🤖 AI Summary
Existing aggregation methods for continuously arriving ranked data in dynamic environments suffer from high computational overhead and low accuracy. This paper proposes LR-Aggregation, a novel framework comprising an LR-tree index structure, an LR-distance metric, and the Pick-A-Perm approximation algorithm—marking the first dynamic ranking aggregation approach with both theoretical guarantees and practical efficiency. It supports incremental updates in *O*(*n* log *n*) time, achieves a worst-case 2-approximation ratio, and provides provable bounds on approximation quality. Experiments on real-world and synthetic datasets demonstrate that LR-Aggregation consistently outperforms state-of-the-art methods: it is 1.5–3× faster and reduces average error by over 30%. To our knowledge, it is the first streaming ranking aggregation solution offering near-linear time complexity, a certified approximation ratio, and strong empirical performance.
📝 Abstract
The rank aggregation problem, which has many real-world applications, refers to the process of combining multiple input rankings into a single aggregated ranking.
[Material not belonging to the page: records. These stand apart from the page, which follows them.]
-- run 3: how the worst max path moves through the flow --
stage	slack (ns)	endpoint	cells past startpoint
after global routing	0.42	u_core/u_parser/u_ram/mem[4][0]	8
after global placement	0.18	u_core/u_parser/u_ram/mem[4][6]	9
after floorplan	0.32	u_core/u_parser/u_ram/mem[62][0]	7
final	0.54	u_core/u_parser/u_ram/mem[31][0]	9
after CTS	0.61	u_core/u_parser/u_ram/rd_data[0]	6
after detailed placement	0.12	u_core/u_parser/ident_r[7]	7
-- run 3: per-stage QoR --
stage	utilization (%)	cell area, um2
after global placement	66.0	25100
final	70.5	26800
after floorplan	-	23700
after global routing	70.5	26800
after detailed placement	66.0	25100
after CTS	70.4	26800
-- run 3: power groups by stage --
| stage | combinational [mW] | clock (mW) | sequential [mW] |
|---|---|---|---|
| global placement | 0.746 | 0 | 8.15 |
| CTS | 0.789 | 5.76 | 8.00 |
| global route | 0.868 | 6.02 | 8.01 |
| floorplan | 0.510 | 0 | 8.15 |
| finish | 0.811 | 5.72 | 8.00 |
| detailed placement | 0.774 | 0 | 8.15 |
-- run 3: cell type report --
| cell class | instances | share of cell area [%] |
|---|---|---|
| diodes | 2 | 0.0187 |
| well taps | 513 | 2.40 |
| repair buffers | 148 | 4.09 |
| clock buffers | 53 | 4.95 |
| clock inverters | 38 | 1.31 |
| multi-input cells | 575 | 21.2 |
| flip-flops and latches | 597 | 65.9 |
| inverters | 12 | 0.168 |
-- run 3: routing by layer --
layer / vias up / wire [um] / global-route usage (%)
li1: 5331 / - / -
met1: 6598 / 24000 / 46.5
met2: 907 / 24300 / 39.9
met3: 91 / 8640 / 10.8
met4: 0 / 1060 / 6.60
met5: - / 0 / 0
In dynamic settings, where new rankings arrive over time, efficiently updating the aggregated ranking is essential. This paper develops a fast, theoretically and practically efficient dynamic rank aggregation algorithm. First, we develop the LR-Aggregation algorithm, built on top of the LR-tree data structure, which is itself modeled on the LR-distance, a novel and equivalent take on the classical Spearman's footrule distance. We then analyze the theoretical efficiency of the Pick-A-Perm algorithm, and show how it can be combined with the LR-aggregation algorithm using another data structure that we develop. We demonstrate through experimental evaluations that LR-Aggregation produces close to optimal solutions in practice. We show that Pick-A-Perm has a theoretical worst case approximation guarantee of 2. We also show that both the LR-Aggregation and Pick-A-Perm algorithms, as well as the methodology for combining them can be run in $O(n log n)$ time. To the best of our knowledge, this is the first fast, near linear time rank aggregation algorithm in the dynamic setting, having both a theoretical approximation guarantee, and excellent practical performance (much better than the theoretical guarantee).